The former campus of Anna Maria College in Paxton, MA has been formally brought to market following the institution’s closure in May. The property, located at 50 Sunset Ln., has been listed for sale with Worcester-based Kelleher & Sadowsky Associates serving as the exclusive listing broker, according to reporting by the Worcester Business Journal.
The campus consists of four separate parcels that together cover more than 260 acres. Will Kelleher IV, managing partner at Kelleher & Sadowsky Associates, noted that the large land area and existing improvements create the potential for a range of future uses, and he indicated that the brokerage team intends to engage a broad pool of prospective buyers.
Kelleher said that among the possibilities under consideration is an affordable housing program, including the potential use of Massachusetts’ Chapter 40B affordable housing statute. Chapter 40B can allow qualified residential projects to move ahead with more flexible zoning standards in municipalities that have not yet reached minimum affordable housing thresholds, potentially expanding the number of feasible redevelopment scenarios for the property.

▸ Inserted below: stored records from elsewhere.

--- src/design/fcull_plane_unit.sv ---
// One plane test: registered products, then distances and sign flags.
`timescale 1ns / 1ps

module fcull_plane_unit (
   input  logic                       clock,
   input  logic                       enable,
   input  fcull_pkg::plane_type       plane,
   input  fcull_pkg::coord_type       lo [fcull_pkg::AXIS_COUNT],
   input  fcull_pkg::coord_type       hi [fcull_pkg::AXIS_COUNT],
   input  fcull_pkg::radius_type      radius,
   output fcull_pkg::plane_flags_type flags
);

   fcull_pkg::prod_type prod_lo_ff [fcull_pkg::AXIS_COUNT];
   fcull_pkg::prod_type prod_lo_in [fcull_pkg::AXIS_COUNT];
   fcull_pkg::prod_type prod_hi_ff [fcull_pkg::AXIS_COUNT];
   fcull_pkg::prod_type prod_hi_in [fcull_pkg::AXIS_COUNT];
   fcull_pkg::lane_type normal [fcull_pkg::AXIS_COUNT];
   fcull_pkg::dist_type offset_scaled;
   fcull_pkg::dist_type radius_scaled;
   fcull_pkg::dist_type dist_lo;
   fcull_pkg::dist_type dist_pv;
   fcull_pkg::dist_type dist_nv;
   fcull_pkg::dist_type dist_plus_r;
   fcull_pkg::dist_type dist_minus_r;

   always_comb begin
      for (int a = 0; a < fcull_pkg::AXIS_COUNT; a++) begin
         normal[a]     = fcull_pkg::lane_type'(plane[a*fcull_pkg::PLANE_LANE +:
                                                     fcull_pkg::PLANE_LANE]);
         prod_lo_in[a] = fcull_pkg::prod_type'(normal[a]) * fcull_pkg::prod_type'(lo[a]);
         prod_hi_in[a] = fcull_pkg::prod_type'(normal[a]) * fcull_pkg::prod_type'(hi[a]);
      end
   end

   always_ff @(posedge clock) begin
      if (enable) begin
         prod_lo_ff <= prod_lo_in;
         prod_hi_ff <= prod_hi_in;
      end
   end

   // The corner farthest along the normal takes the maximum where the component is
   // non-negative; the nearest corner takes the other one.
   always_comb begin
      offset_scaled = fcull_pkg::dist_type'(fcull_pkg::lane_type'(
                         plane[fcull_pkg::OFFSET_LANE*fcull_pkg::PLANE_LANE +:
                               fcull_pkg::PLANE_LANE])) <<< fcull_pkg::NORMAL_FRAC_BITS;
      radius_scaled = fcull_pkg::dist_type'(radius) <<< fcull_pkg::NORMAL_FRAC_BITS;
      dist_lo = offset_scaled;
      dist_pv = offset_scaled;
      dist_nv = offset_scaled;
      for (int a = 0; a < fcull_pkg::AXIS_COUNT; a++) begin
         dist_lo = dist_lo + fcull_pkg::dist_type'(prod_lo_ff[a]);
         if (plane[a*fcull_pkg::PLANE_LANE + fcull_pkg::PLANE_LANE - 1]) begin
            dist_pv = dist_pv + fcull_pkg::dist_type'(prod_lo_ff[a]);
            dist_nv = dist_nv + fcull_pkg::dist_type'(prod_hi_ff[a]);
         end else begin
            dist_pv = dist_pv + fcull_pkg::dist_type'(prod_hi_ff[a]);
            dist_nv = dist_nv + fcull_pkg::dist_type'(prod_lo_ff[a]);
         end
      end
      dist_plus_r  = dist_lo + radius_scaled;
      dist_minus_r = dist_lo - radius_scaled;

      flags.point_out  = dist_lo[fcull_pkg::DIST_WIDTH-1];
      flags.sphere_out = dist_plus_r[fcull_pkg::DIST_WIDTH-1];
      flags.sphere_int = dist_minus_r[fcull_pkg::DIST_WIDTH-1];
      flags.box_out    = dist_pv[fcull_pkg::DIST_WIDTH-1];
      flags.box_int    = dist_nv[fcull_pkg::DIST_WIDTH-1];
   end

endmodule

--- config.mk ---
export PLATFORM = sky130hd
export DESIGN_NAME = fcull_plane_unit
export DESIGN_NICKNAME = d
export VERILOG_FILES = /design/src/design/fcull_pkg.sv /design/src/design/fcull_plane_unit.sv
export SDC_FILE = /design/constraint.sdc
export NUM_CORES = 2
export LEC_CHECK = 0
export BUFFER_PORTS_ARGS = -buffer_cell sky130_fd_sc_hd__buf_2
export CORE_MARGIN = 2
export CORE_UTILIZATION = 63
export CTS_CLUSTER_DIAMETER = 80
export DETAILED_ROUTE_END_ITERATION = 7
export PLACE_DENSITY_LB_ADDON = 0.05
export SYNTH_ARGS = -nofsm -noshare
export SYNTH_HDL_FRONTEND = slang
export SYNTH_SLANG_ARGS = --single-unit
export TNS_END_PERCENT = 1
--- constraint.sdc ---
create_clock -name clock -period 26.4 [get_ports clock]
set_input_delay 5.28 -clock clock [delete_from_list [all_inputs] [get_ports clock]]
set_output_delay 5.28 -clock clock [all_outputs]
set_load 0.02 [all_outputs]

While no specific redevelopment plan has been selected, Kelleher emphasized an open-ended marketing strategy aimed at attracting interest from a variety of buyer profiles and use cases. He characterized the effort as casting as wide a net as possible as the market evaluates how best to reposition the former college campus.
The Anna Maria College campus has been in existence for roughly 80 years, and its four parcels carried a combined 2026 assessed value of approximately $42.03 million, according to Town of Paxton property records. The assessed valuation provides a reference point for the scale of the asset, though Kelleher indicated that the eventual sales price will depend on the buyer profile and on the use ultimately pursued for the site.

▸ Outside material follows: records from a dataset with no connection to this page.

File: src/design/fcull_plane_regs.sv
// Configuration storage for the six frustum planes.
`timescale 1ns / 1ps

module fcull_plane_regs (
   input  logic                     clock,
   input  logic                     reset,
   input  logic                     csr_we,
   input  fcull_pkg::csr_index_type csr_index,
   input  fcull_pkg::plane_type     csr_wdata,
   output fcull_pkg::plane_type     planes [fcull_pkg::PLANE_COUNT]
);

   fcull_pkg::plane_type planes_ff [fcull_pkg::PLANE_COUNT];
   fcull_pkg::plane_type planes_in [fcull_pkg::PLANE_COUNT];

   for (genvar i = 0; i < fcull_pkg::PLANE_COUNT; i++) begin : g_plane
      always_comb begin
         if (csr_we && (csr_index == fcull_pkg::CSR_INDEX_WIDTH'(i))) begin
            planes_in[i] = csr_wdata;
         end else begin
            planes_in[i] = planes_ff[i];
         end
      end

      always_ff @(posedge clock) begin
         if (reset) begin
            planes_ff[i] <= '0;
         end else begin
            planes_ff[i] <= planes_in[i];
         end
      end

      assign planes[i] = planes_ff[i];
   end

endmodule

File: config.mk
export PLATFORM = sky130hd
export DESIGN_NAME = fcull_plane_regs
export DESIGN_NICKNAME = d
export VERILOG_FILES = /design/src/design/fcull_pkg.sv /design/src/design/fcull_plane_regs.sv
export SDC_FILE = /design/constraint.sdc
export NUM_CORES = 1
export LEC_CHECK = 0
export ABC_AREA = 1
export BUFFER_PORTS_ARGS = -buffer_cell sky130_fd_sc_hd__buf_2
export CAP_MARGIN = 15
export CORE_MARGIN = 2
export CORE_UTILIZATION = 50
export DETAILED_ROUTE_END_ITERATION = 7
export PLACE_DENSITY = 0.84
export SYNTH_ARGS = -nofsm -noshare
export SYNTH_HDL_FRONTEND = slang
export SYNTH_SLANG_ARGS = --single-unit
File: constraint.sdc
create_clock -name clock -period 1.5 [get_ports clock]
set_input_delay 0.375 -clock clock [delete_from_list [all_inputs] [get_ports clock]]
set_output_delay 0.375 -clock clock [all_outputs]
set_load 0.01 [all_outputs]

The listing adds a sizable education-related property to the Central Massachusetts investment-sales pipeline at a time when large, contiguous land holdings with existing institutional infrastructure are relatively limited in the region. Market participants will be watching how prospective buyers underwrite the site’s redevelopment potential, particularly in light of the potential to integrate affordable housing within a broader reuse program under tools such as Chapter 40B.